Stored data
== Segment start ==

### src/rtl/alarm_tone_seq.sv
// alarm_tone_seq: shares one tone generator between a looping alarm melody and a key-click; define ALARM_SEQ_CLICK_EN to build the click path
module alarm_tone_seq #(
  parameter int NUM_STEPS = 8,
  parameter int DIV_W = 16,
  parameter int DUR_W = 16,
  parameter logic [DIV_W-1:0] CLICK_DIV = DIV_W'(500),
  parameter int CLICK_TICKS = 4
) (
  input  logic                          pclk_i,
  input  logic                          prst_i,
  input  logic                          tick_i,
  input  logic                          alarm_req_i,
  input  logic                          click_req_i,
  input  logic                          tbl_we_i,
  input  logic [$clog2(NUM_STEPS)-1:0]  tbl_addr_i,
  input  logic [DIV_W+DUR_W-1:0]        tbl_wdata_i,
  output logic                          tone_en_o,
  output logic [DIV_W-1:0]              tone_div_o,
  output logic                          busy_o,
  output logic                          src_o,
  output logic [$clog2(NUM_STEPS)-1:0]  step_o,
  output logic                          click_drop_o
);
  localparam int AW = $clog2(NUM_STEPS);
  localparam logic [1:0] IDLE = 2'd0;
  localparam logic [1:0] NOTE = 2'd1;
  localparam logic [1:0] GAP = 2'd2;
  logic [DIV_W+DUR_W-1:0] tbl [NUM_STEPS];
  logic [DIV_W+DUR_W-1:0] ent_c, ent_0, ld_ent;
  logic [1:0] state, ns;
  logic [DUR_W-1:0] cnt, cur_dur;
  logic [AW-1:0] cand;
  logic empty, in_alarm, load, use_c, ld_ok, ns_click, drop_set;
`ifdef ALARM_SEQ_CLICK_EN
  localparam logic [1:0] CLICK = 2'd3;
  logic click_go, click_done;
  assign click_go = state == IDLE && click_req_i && !alarm_req_i;
  assign click_done = state == CLICK && tick_i && cnt == DUR_W'(CLICK_TICKS - 1);
  assign ns_click = ns == CLICK;
  assign drop_set = click_req_i && (state != IDLE || alarm_req_i);
`else
  logic unused_click;
  assign unused_click = ^{click_req_i, CLICK_TICKS};
  assign ns_click = 1'b0;
  assign drop_set = 1'b0;
`endif
  assign in_alarm = state == NOTE || state == GAP;
  // an empty-melody gap keeps re-checking step 0 instead of advancing
  assign cand = (state == GAP && !empty) ? step_o + 1'b1 : '0;
  assign ent_c = tbl[cand];
  assign ent_0 = tbl[0];
  assign use_c = ent_c[DIV_W+:DUR_W] != '0;
  assign ld_ok = use_c || ent_0[DIV_W+:DUR_W] != '0;
  assign ld_ent = use_c ? ent_c : ent_0;
  assign load = alarm_req_i && (in_alarm ? state == GAP && tick_i : 1'b1);
  // next state; alarm start/advance dominates, alarm drop returns to idle
  always_comb begin
    ns = state;
    if (load) ns = ld_ok ? NOTE : GAP;
    else if (in_alarm && !alarm_req_i) ns = IDLE;
    else if (state == NOTE && tick_i && cnt == cur_dur - 1'b1) ns = GAP;
`ifdef ALARM_SEQ_CLICK_EN
    else if (click_done) ns = IDLE;
    else if (click_go) ns = CLICK;
`endif
  end
  // note table; a same-cycle load reads the pre-write contents
  always_ff @(posedge pclk_i) begin
    if (prst_i) for (int i = 0; i < NUM_STEPS; i++) tbl[i] <= '0;
    else if (tbl_we_i) tbl[tbl_addr_i] <= tbl_wdata_i;
  end
  // sequencer state, duration counter and registered generator outputs
  always_ff @(posedge pclk_i) begin
    if (prst_i) begin
      state <= IDLE;
      cnt <= '0;
      cur_dur <= '0;
      step_o <= '0;
      empty <= 1'b0;
      tone_en_o <= 1'b0;
      tone_div_o <= '0;
      busy_o <= 1'b0;
      src_o <= 1'b0;
    end else begin
      state <= ns;
      cnt <= (ns != state || load) ? '0 : cnt + DUR_W'(tick_i);
      if (load) begin
        step_o <= use_c ? cand : '0;
        empty <= !ld_ok;
        cur_dur <= ld_ent[DIV_W+:DUR_W];
      end
      tone_en_o <= load ? ld_ok && ld_ent[DIV_W-1:0] != '0 : (ns == NOTE && tone_en_o) || ns_click;
      tone_div_o <= (load && ld_ok) ? ld_ent[DIV_W-1:0] : ns_click ? CLICK_DIV : tone_div_o;
      busy_o <= ns != IDLE;
      src_o <= ns_click;
    end
  end
  // sticky record of any rejected click
  always_ff @(posedge pclk_i) begin
    if (prst_i) click_drop_o <= 1'b0;
    else click_drop_o <= click_drop_o | drop_set;
  end
endmodule

### config.mk
export PLATFORM = sky130hd
export DESIGN_NAME = alarm_tone_seq
export DESIGN_NICKNAME = d
export VERILOG_FILES = /design/src/rtl/alarm_tone_seq.sv
export SDC_FILE = /design/constraint.sdc
export NUM_CORES = 1
export LEC_CHECK = 0
export BUFFER_PORTS_ARGS = -buffer_cell sky130_fd_sc_hd__buf_2
export CORE_ASPECT_RATIO = 1.25
export CORE_UTILIZATION = 30
export DETAILED_ROUTE_END_ITERATION = 8
export HOLD_SLACK_MARGIN = 0.15
export PLACE_DENSITY_LB_ADDON = 0.15
export SKIP_LAST_GASP = 1
export SYNTH_ARGS = -nofsm -noshare
export SYNTH_HDL_FRONTEND = slang
export SYNTH_SLANG_ARGS = --single-unit
### constraint.sdc
create_clock -name pclk_i -period 3.6 [get_ports pclk_i]
set_input_delay 0.36 -clock pclk_i [delete_from_list [all_inputs] [get_ports pclk_i]]
set_output_delay 0.36 -clock pclk_i [all_outputs]
set_load 0.01 [all_outputs]
After elaboration in Yosys (flattened, before gate mapping)
Memory sizes are Yosys's and may differ from the RTL's.
Cells that the tools add are included.
W data, S select, Z words.
{"block": "word_totals", "word_cells": 55, "output_inout_bits": 23, "regBits": 56, "mem_bits_rw": 256, "mem_count": 1}
{"block": "classes", "reduce_logical": 21, "mux": 17, "add_sub_neg": 3, "n_eq_ne": 5}
{"name": "tbl", "depth": 8, "word_bits": 32, "read_ports": 2, "rd_clocked_by_memory_dff": 0, "write_ports": 8, "line": "28", "source": "logic [DIV_W+DUR_W-1:0] tbl [NUM_STEPS];"}
{"cell": "$mux W32", "count": 2}
{"cell": "$reduce_bool A16 Y1", "count": 3}
{"cell": "$reduce_or A32 Y1", "count": 1}
{"cell": "$add A16 B1 Y16", "count": 1}
{"cell": "$eq A16 B16 Y1", "count": 1}
{"cell": "$sub A16 B1 Y16 const B", "count": 1}
{"cell": "$logic_and A1 B1 Y1", "count": 9}
{"cell": "$mux W3", "count": 3}
{"cell": "$mux W1", "count": 8}
{"cell": "$mux W2", "count": 4}
{"cell": "$eq A2 B1 Y1 const B", "count": 2}
{"cell": "$add A3 B1 Y3 const B", "count": 1}
{"cell": "$logic_not A1 Y1", "count": 3}
{"cell": "$logic_or A1 B1 Y1", "count": 3}
{"cell": "$eq A2 B2 Y1 const B", "count": 1}
{"cell": "$ne A2 B2 Y1", "count": 1}
{"cell": "$reduce_bool A2 Y1", "count": 1}
{"cell": "$reduce_or A2 Y1", "count": 1}

Longest topological paths before layout
An unclocked memory read counts as a cell.
{"block": "logic_depth", "ltp_word": 11, "depth_mapped": 15}

Worst setup path before layout
OpenSTA, ideal clock, no wires.
{"block": "synth_timing", "kind": "register to register", "from": "register step_o[0]", "to": "register state[0]", "arrival_time_ns": 3.172, "n_path_buf": 4, "path_stages_with_launch": 12, "path_slack_ns": 0.296, "cell_sequence": "dfxtp_1 ha_1 buf_2 buf_1 mux4_2 a221oi_2 nand4_1 or4_1 buf_2 buf_2 o31ai_1 a21oi_1"}
{"block": "synth_between", "elab_chain_cells": 7}
{"element": "start, declared", "line": "21", "source": "output logic [$clog2(NUM_STEPS)-1:0] step_o,"}
{"element": "start signal, assigned", "line": "88", "source": "step_o <= use_c ? cand : '0;"}
{"element": "$add A3 B1 Y3", "line": "49", "source": "assign cand = (state == GAP && !empty) ? step_o + 1'b1 : '0;"}
{"element": "$mux W3", "line": "49"}
{"element": "$mem_v2 Z8 W32"}
{"element": "$reduce_bool A16 Y1", "line": "52", "source": "assign use_c = ent_c[DIV_W+:DUR_W] != '0;"}
{"element": "$logic_or A1 B1 Y1", "line": "53", "source": "assign ld_ok = use_c || ent_0[DIV_W+:DUR_W] != '0;"}
{"element": "$mux W2 (2 in a row)", "line": "59", "source": "if (load) ns = ld_ok ? NOTE : GAP;"}
{"element": "end signal, assigned", "line": "85", "source": "state <= ns;"}
{"element": "end, declared", "line": "30", "source": "logic [1:0] state, ns;"}
Every way passes these cells.
A chain may end at the register's enable or synchronous reset.

Worst setup path after layout
{"block": "layout_timing", "from": "register state[0]", "to": "register tone_div_o[0]"}
{"block": "layout_between", "elab_chain_cells": 7}
{"element": "$eq A2 B2 Y1", "line": "47, 49, 55"}
{"element": "$logic_and A1 B1 Y1", "line": "49"}
{"element": "$mux W3", "line": "49"}
{"element": "$mem_v2 Z8 W32"}
{"element": "$reduce_bool A16 Y1", "line": "52"}
{"element": "$logic_or A1 B1 Y1", "line": "53"}
{"element": "$logic_and A1 B1 Y1", "line": "93", "source": "tone_div_o <= (load && ld_ok) ? ld_ent[DIV_W-1:0] : ns_click ? CLICK_DIV : tone_div_o;"}
{"element": "end signal, assigned", "line": "93"}
{"element": "end, declared", "line": "18", "source": "output logic [DIV_W-1:0] tone_div_o,"}
Parallel ways exist; a longest one is shown, timed or not.

==> flow_metrics.env <==
export IMPL_ys_warn_count=0
export IMPL_drc_errors=0
export IMPL_cpPeakStageDelay_ps=610
export IMPL_clock_fmax_mhz=288
export IMPL_power_frac_clock_pct=42.3
export IMPL_hpwlAfterDp_um=34800
export IMPL_grt_pass1_vias=12295
export IMPL_path_cells="inv_1 > ha_4 > buf_4 > nor4bb_2 > buf_4 > a221o_1 > a22oi_1 > nand4_1 > or4_4 > buf_12 > o41ai_1 > nor3_1"
export IMPL_period_share_pct=96.3
export IMPL_critical_path_top_delay_family="simple AND/OR/NAND/NOR gates"
export IMPL_reg2reg_depth=12
export IMPL_power_leakage_nw=6.53
export IMPL_die_h_um=260
export IMPL_cpMostUsedCell="buf_4"
export IMPL_io_pins=64
export IMPL_rr_endpoint="tone_div_o[0]"
export IMPL_cts_buffers_inserted=37
export IMPL_start_util_pct=30.3
export IMPL_area_growth_pct=18.4
export IMPL_crit_arrival_ps=3890
export IMPL_worstSetupStartpointType="register"
export IMPL_drive_gt1_share_pct=18.5
export IMPL_final_min_clock_period_ps=3470
export IMPL_drt_total_wl_um=54000
export IMPL_pwr_density_cell_nw_per_um2=453
export IMPL_yosysTopAreaCellShare_pct=48.2
export IMPL_synth_largest_area_cell="edfxtp_1"
export IMPL_fin_util_pct=35.9
export IMPL_ys_flop_type="edfxtp_1"
export IMPL_clockRootBuffer="clkbuf_16"
export IMPL_numClockSinks=312
export IMPL_ir_worst_vdd_v=0.000273
export IMPL_fin_tns_setup_ps=0
export IMPL_clk_latency_ps=550
export IMPL_final_hold_viol_count=0
export IMPL_vias=12050
export IMPL_cts_tree="yes"
export IMPL_antenna_found_initial=4
export IMPL_grt_max_degree=52
export IMPL_die_w_um=208
export IMPL_crit_type="register to register"
export IMPL_worst_pin_slew_ps=1160
export IMPL_hold_depth=2
export IMPL_finalSetupViolCount=0
export IMPL_crit_fanout=37
export IMPL_ant_nets=0
export IMPL_hold_end="tbl[1][19]"
export IMPL_critPathBufInv=4
export IMPL_grt_ovfl_total=0
export IMPL_avgViaCountPerCell=5.35
export IMPL_final_nets=1601
export IMPL_gp_congestion=0.811
export IMPL_wire_per_inst_um=24.0
export IMPL_r2r_slack_ps=130
export IMPL_switching_power_mw=2.13
export IMPL_grt_pass1_wl_um=81300
export IMPL_grt_usage_pct=20.0
export IMPL_htreeDepth=2
export IMPL_first_pass_iters=5
export IMPL_cts_clk_slew_worst_paths_ps=60
export IMPL_synth_seq_cells=312
export IMPL_synth_cells=1466
export IMPL_rsz0062_at_grt="yes"
export IMPL_async_reset_ff_share_pct=0
export IMPL_slew_headroom_pct=22.7
export IMPL_clockBufferDepth=3
export IMPL_avgSynthCellArea_um2=10.9
export IMPL_core_area_um2=52600
export IMPL_crit_slowest_cell="or4_4"
export IMPL_hold_class="primary input to register"
export IMPL_swShare_pct=24.9
export IMPL_portBuffers=60
export IMPL_synth_top_cells_by_area="edfxtp_1 48%, and2_1 10%, dfxtp_1 7.0%"
export IMPL_status="finished, final reports clean"
export IMPL_synth_edf_count=256
export IMPL_synthDistinctLibCells=85
export IMPL_fp_row_count=94
export IMPL_r2r_start="state[0]"
export IMPL_syn_area_um2=15900
export IMPL_finClkSkew_ps=29.1
export IMPL_end_kind="register"
export IMPL_dieArea_um2=54100
export IMPL_max_cap_violations=0
export IMPL_crit_required_ps=4020
export IMPL_ys_seq_area_share_pct=55.2
export IMPL_pwr_share_seq_pct=49.7
export IMPL_first_iter_violations=1037
export IMPL_slew_viol_final=0
export IMPL_combPwrFrac_pct=8.0
export IMPL_holdCritStartpoint="tbl_wdata_i[19]"
export IMPL_p_int_mw=6.42
export IMPL_ctsHoldBuffers=0
==> power by group through the flow <==
stage / Sequential, mW / Clock (mW) / Combinational (mW)
after detailed placement: 4.33 / 0 / 0.679
final: 4.25 / 3.62 / 0.680
after floorplan: 4.28 / 0 / 0.388
after global routing: 4.27 / 3.81 / 0.747
after global placement: 4.32 / 0 / 0.672
after CTS: 4.25 / 3.69 / 0.682
==> routing by layer <==
| metal | vias to the layer above | share of wire, % | GRT usage (%) |
|---|---|---|---|
| met4 | 6 | 1.9 | 4.96 |
| met5 | - | 0.078 | 0 |
| met3 | 68 | 4.9 | 2.90 |
| li1 | 5644 | - | - |
| met2 | 304 | 48 | 34.1 |
| met1 | 6028 | 45 | 26.6 |
==> Yosys cell counts, types with 7 or more instances <==
cell / number
o41ai_2: 17
dfxtp_1: 56
or2_2: 8
o41ai_1: 12
nand3_1: 32
nor3_1: 64
nand2_1: 80
inv_1: 8
a21oi_1: 53
or4_1: 15
mux2i_1: 15
nor2_1: 88
and4b_1: 8
a311oi_1: 15
clkbuf_1: 88
edfxtp_1: 256
a222oi_1: 7
o211ai_1: 14
nor4_1: 14
a211oi_1: 13
xor2_1: 13
o21ai_0: 51
and2_1: 262
xnor2_1: 22
nand4_1: 13
nor2b_1: 16
a31oi_1: 19
buf_1: 7
buf_2: 20
or3_1: 20
o22ai_1: 27
==> through the flow <==
step | instance area (um^2) | hold WS, ps | worst slack [ps] | std cells | power (mW)
5_1_grt | 18900 | 195 | -28.1 | 2253 | 8.84
3_5_place_dp | 17600 | 523 | -200 | 2185 | 5.01
2_1_floorplan | 16000 | 480 | 296 | 1467 | 4.67
3_3_place_gp | 17600 | 529 | -189 | 2185 | 5.00
4_1_cts | 18800 | 168 | 19.7 | 2252 | 8.62
6_report | 18900 | 184 | 133 | 2254 | 8.55
==> sequential cells by signal, indices dropped and copies added, names as in the netlist <==
name and count:
tbl 256, step_o 3, empty 1, tone_div_o 16, state 2, tone_en_o 1, cur_dur 16, cnt 16
busy_o 1
==> what timing repair did <==
action | CTS | global route
pin swaps | 1 | 4
resized for setup | 5 | 14
setup endpoints to repair | 49 | 50
cloned | 0 | 1
buffers inserted | 1 | 0
==> final cells by class <==
type                       instances  area, um^2
clock inverter                    23         184
tap                              672         841
antenna                            1        2.50
sequential                       312        8810
fill                            5137       33700
multi-input combinational       1027        6810
inverter                          10        37.5
timing repair buffer             166        1240
clock buffer                      43         948
==> placed cells by master, fill, tap and decap left out, types with 22 or more instances in the layout <==
cell type  Yosys  layout
buf_4          4      94
o21ai_0       51      47
and2_1       262     261
o22ai_1       27      27
dfxtp_1       56      55
a21oi_1       53      52
xnor2_1       22      22
nor2_1        88      82
nand3_1       32      32
nor3_1        64      62
clkbuf_16      0      37
buf_2         20      60
edfxtp_1     256     256
nand2_1       80      80
==> worst register-to-register path, stage by stage, from the launching register on <==
cell and delay, ps:
dfxtp_1 330, inv_1 80, ha_4 210, buf_4 170
nor4bb_2 240, buf_4 180, a221o_1 340, a22oi_1 380
nand4_1 250, or4_4 610, buf_12 200, o41ai_1 280
nor3_1 80
==> worst max path at each step <==
stage,cells past startpoint,to,start
finish,12,tone_div_o[0],state[0]
global route,13,cur_dur[9],state[0]
CTS,13,cur_dur[14],state[0]
detailed placement,11,cnt[5],step_o[1]
global placement,14,tone_div_o[0],state[0]
floorplan,11,state[0],step_o[0]
==> kinds of logic (layout without fill, tap and decap cells) <==
family | count (synthesis) | count (layout) | synth area share (%)
mux | 23 | 23 | 1.72
simple gates | 660 | 661 | 23.4
xor+xnor | 36 | 36 | 2.02
buf+inv | 129 | 242 | 3.29
flops | 312 | 312 | 55.2
fa+ha+maj | 6 | 6 | 0.471
compound gates | 299 | 299 | 13.8
other cells | 1 | 3 | 0.0235
(Power assumes the default switching activity.)
==> config.mk <==
export PLATFORM = sky130hd
export DESIGN_NAME = ws2812b_meter_seq
export DESIGN_NICKNAME = d
export VERILOG_FILES = /design/src/rtl/ws2812b_meter_seq.sv
export SDC_FILE = /design/constraint.sdc
export NUM_CORES = 1
export LEC_CHECK = 0
export BUFFER_PORTS_ARGS = -buffer_cell sky130_fd_sc_hd__buf_2
export CAP_MARGIN = 20
export CORE_MARGIN = 3
export CORE_UTILIZATION = 30
export DETAILED_ROUTE_END_ITERATION = 10
export SETUP_SLACK_MARGIN = 0.2
export SKIP_LAST_GASP = 1
export SYNTH_ARGS = -nofsm -noshare
export SYNTH_HDL_FRONTEND = slang
export SYNTH_SLANG_ARGS = --single-unit
==> constraint.sdc <==
create_clock -name clk -period 6.2 [get_ports clk]
set_input_delay 0.93 -clock clk [delete_from_list [all_inputs] [get_ports clk]]
set_output_delay 0.93 -clock clk [all_outputs]
set_load 0.01 [all_outputs]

== Segment end ==

Problem details
Begin with the first line of the records and reproduce each line as is, ending with the line that holds "localparam logic [1:0] NOTE = 2'd1;".

Expected output
### src/rtl/alarm_tone_seq.sv
// alarm_tone_seq: shares one tone generator between a looping alarm melody and a key-click; define ALARM_SEQ_CLICK_EN to build the click path
module alarm_tone_seq #(
  parameter int NUM_STEPS = 8,
  parameter int DIV_W = 16,
  parameter int DUR_W = 16,
  parameter logic [DIV_W-1:0] CLICK_DIV = DIV_W'(500),
  parameter int CLICK_TICKS = 4
) (
  input  logic                          pclk_i,
  input  logic                          prst_i,
  input  logic                          tick_i,
  input  logic                          alarm_req_i,
  input  logic                          click_req_i,
  input  logic                          tbl_we_i,
  input  logic [$clog2(NUM_STEPS)-1:0]  tbl_addr_i,
  input  logic [DIV_W+DUR_W-1:0]        tbl_wdata_i,
  output logic                          tone_en_o,
  output logic [DIV_W-1:0]              tone_div_o,
  output logic                          busy_o,
  output logic                          src_o,
  output logic [$clog2(NUM_STEPS)-1:0]  step_o,
  output logic                          click_drop_o
);
  localparam int AW = $clog2(NUM_STEPS);
  localparam logic [1:0] IDLE = 2'd0;
  localparam logic [1:0] NOTE = 2'd1;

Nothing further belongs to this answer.